| PROBLEM |
Copy nothing but the lines below running from the line containing "export CTS_CLUSTER_DIAMETER = 233" through the line containing "set_output_delay 2.3400 -clock", both end lines included.

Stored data
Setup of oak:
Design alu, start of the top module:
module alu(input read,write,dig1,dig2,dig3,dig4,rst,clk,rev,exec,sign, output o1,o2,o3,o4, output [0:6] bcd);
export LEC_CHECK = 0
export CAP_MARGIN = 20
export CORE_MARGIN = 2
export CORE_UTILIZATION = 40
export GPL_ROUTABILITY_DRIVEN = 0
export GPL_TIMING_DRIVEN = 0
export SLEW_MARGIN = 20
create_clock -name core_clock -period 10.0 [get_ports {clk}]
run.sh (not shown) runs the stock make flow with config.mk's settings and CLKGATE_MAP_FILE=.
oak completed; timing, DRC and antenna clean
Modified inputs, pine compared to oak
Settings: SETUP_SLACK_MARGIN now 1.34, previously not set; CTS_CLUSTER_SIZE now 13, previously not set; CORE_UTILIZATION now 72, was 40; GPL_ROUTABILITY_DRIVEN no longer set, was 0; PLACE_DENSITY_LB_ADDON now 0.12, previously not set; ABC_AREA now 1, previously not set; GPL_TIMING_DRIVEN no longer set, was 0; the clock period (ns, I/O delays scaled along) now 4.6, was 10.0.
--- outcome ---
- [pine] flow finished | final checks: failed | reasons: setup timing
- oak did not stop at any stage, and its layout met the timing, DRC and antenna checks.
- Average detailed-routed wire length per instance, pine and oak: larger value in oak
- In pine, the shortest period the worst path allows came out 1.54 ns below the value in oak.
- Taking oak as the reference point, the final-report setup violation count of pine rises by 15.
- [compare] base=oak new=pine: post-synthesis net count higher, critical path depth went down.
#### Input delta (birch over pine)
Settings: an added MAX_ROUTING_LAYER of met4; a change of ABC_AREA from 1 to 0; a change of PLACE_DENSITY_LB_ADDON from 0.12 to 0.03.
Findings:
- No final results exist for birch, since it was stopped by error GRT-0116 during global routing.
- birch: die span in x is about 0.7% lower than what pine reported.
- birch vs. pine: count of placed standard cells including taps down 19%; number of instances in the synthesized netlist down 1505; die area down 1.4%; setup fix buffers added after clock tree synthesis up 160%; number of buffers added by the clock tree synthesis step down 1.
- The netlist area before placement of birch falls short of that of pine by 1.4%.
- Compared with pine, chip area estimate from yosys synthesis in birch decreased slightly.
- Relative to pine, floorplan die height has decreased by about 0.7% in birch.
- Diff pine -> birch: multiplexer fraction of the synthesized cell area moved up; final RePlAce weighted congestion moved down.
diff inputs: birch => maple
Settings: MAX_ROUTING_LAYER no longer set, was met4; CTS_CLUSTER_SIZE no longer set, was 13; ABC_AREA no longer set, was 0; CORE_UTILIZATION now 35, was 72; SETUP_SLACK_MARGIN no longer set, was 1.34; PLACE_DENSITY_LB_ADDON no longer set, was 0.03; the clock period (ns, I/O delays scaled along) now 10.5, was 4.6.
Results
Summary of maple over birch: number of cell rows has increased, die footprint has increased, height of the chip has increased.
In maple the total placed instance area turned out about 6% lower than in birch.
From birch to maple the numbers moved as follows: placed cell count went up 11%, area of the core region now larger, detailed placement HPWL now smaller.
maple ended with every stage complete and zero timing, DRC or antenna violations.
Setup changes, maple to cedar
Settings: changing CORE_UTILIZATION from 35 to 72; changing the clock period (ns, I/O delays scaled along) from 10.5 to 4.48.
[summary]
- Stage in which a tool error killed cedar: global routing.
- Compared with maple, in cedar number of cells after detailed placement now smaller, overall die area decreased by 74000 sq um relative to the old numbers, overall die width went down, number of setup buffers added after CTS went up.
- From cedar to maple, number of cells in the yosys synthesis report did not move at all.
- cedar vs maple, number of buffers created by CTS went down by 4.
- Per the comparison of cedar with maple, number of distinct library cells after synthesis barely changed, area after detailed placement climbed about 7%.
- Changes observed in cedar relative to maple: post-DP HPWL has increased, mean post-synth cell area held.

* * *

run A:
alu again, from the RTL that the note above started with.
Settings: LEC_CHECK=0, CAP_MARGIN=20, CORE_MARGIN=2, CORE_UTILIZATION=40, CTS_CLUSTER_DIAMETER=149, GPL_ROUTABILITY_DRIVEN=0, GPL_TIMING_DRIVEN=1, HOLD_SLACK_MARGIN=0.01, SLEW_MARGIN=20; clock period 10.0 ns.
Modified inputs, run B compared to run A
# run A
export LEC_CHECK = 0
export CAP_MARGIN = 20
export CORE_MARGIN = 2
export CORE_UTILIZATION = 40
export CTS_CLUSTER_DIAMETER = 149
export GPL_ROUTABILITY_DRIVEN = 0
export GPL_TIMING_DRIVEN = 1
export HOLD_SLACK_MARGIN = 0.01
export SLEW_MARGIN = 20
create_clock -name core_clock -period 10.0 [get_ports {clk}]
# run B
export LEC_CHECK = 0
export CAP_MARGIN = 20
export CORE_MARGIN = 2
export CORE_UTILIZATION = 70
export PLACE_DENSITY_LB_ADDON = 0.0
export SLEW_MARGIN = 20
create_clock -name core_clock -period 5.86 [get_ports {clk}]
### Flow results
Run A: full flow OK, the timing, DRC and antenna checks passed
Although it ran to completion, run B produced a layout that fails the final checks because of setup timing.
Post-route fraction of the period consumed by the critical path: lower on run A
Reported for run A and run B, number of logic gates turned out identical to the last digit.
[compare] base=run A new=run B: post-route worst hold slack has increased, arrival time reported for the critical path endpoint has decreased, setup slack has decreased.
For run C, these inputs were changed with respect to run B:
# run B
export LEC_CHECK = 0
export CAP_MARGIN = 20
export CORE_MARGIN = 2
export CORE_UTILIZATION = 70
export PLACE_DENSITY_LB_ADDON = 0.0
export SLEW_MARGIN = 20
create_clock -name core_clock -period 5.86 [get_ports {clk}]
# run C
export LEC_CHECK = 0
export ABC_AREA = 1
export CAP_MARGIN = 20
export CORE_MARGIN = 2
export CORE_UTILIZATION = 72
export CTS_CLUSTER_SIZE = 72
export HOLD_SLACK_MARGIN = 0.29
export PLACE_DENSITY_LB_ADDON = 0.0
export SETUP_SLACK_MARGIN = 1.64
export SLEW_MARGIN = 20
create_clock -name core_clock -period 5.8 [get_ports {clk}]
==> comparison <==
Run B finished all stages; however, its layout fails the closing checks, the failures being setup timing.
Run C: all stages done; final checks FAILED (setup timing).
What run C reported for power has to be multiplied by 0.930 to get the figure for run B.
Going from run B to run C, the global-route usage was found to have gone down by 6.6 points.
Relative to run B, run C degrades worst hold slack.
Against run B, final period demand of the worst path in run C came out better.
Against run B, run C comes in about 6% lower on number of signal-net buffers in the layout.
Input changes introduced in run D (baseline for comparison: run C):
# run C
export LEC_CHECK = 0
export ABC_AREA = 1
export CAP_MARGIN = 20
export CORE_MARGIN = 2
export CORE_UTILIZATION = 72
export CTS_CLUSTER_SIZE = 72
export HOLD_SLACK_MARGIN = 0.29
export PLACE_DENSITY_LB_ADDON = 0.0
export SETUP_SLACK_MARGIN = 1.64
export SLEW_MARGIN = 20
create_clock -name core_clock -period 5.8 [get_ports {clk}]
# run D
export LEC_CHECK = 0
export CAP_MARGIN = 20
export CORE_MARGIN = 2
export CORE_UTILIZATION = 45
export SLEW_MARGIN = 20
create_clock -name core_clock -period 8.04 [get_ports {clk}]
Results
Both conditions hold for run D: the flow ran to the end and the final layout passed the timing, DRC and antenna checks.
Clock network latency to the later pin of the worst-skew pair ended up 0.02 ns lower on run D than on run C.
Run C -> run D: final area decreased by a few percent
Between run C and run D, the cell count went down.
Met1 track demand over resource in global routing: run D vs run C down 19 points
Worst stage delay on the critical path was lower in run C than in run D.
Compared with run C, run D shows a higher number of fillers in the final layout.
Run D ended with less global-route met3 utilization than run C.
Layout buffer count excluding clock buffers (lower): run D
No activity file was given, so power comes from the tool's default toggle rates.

* * *

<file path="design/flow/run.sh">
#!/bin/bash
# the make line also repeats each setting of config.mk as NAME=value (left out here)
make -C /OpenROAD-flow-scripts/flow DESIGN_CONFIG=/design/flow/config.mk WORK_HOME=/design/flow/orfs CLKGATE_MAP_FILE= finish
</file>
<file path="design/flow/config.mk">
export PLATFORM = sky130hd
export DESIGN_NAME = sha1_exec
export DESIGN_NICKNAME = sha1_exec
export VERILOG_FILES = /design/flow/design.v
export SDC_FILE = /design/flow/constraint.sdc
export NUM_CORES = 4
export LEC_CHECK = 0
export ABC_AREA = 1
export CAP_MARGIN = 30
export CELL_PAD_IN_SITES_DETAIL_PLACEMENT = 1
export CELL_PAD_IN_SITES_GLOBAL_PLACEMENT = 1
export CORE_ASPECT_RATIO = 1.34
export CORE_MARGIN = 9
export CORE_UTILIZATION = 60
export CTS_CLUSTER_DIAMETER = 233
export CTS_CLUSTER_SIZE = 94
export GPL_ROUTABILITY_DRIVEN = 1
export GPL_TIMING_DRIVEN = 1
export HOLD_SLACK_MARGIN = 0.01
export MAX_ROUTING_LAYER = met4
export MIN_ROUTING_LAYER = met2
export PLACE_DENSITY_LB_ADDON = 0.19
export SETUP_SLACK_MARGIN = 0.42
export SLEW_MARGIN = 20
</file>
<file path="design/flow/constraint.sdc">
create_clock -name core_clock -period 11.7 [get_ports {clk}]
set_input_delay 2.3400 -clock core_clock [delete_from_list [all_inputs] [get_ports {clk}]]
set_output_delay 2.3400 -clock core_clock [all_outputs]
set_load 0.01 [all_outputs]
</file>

| TASK OUTPUT |
export CTS_CLUSTER_DIAMETER = 233
export CTS_CLUSTER_SIZE = 94
export GPL_ROUTABILITY_DRIVEN = 1
export GPL_TIMING_DRIVEN = 1
export HOLD_SLACK_MARGIN = 0.01
export MAX_ROUTING_LAYER = met4
export MIN_ROUTING_LAYER = met2
export PLACE_DENSITY_LB_ADDON = 0.19
export SETUP_SLACK_MARGIN = 0.42
export SLEW_MARGIN = 20
</file>
<file path="design/flow/constraint.sdc">
create_clock -name core_clock -period 11.7 [get_ports {clk}]
set_input_delay 2.3400 -clock core_clock [delete_from_list [all_inputs] [get_ports {clk}]]
set_output_delay 2.3400 -clock core_clock [all_outputs]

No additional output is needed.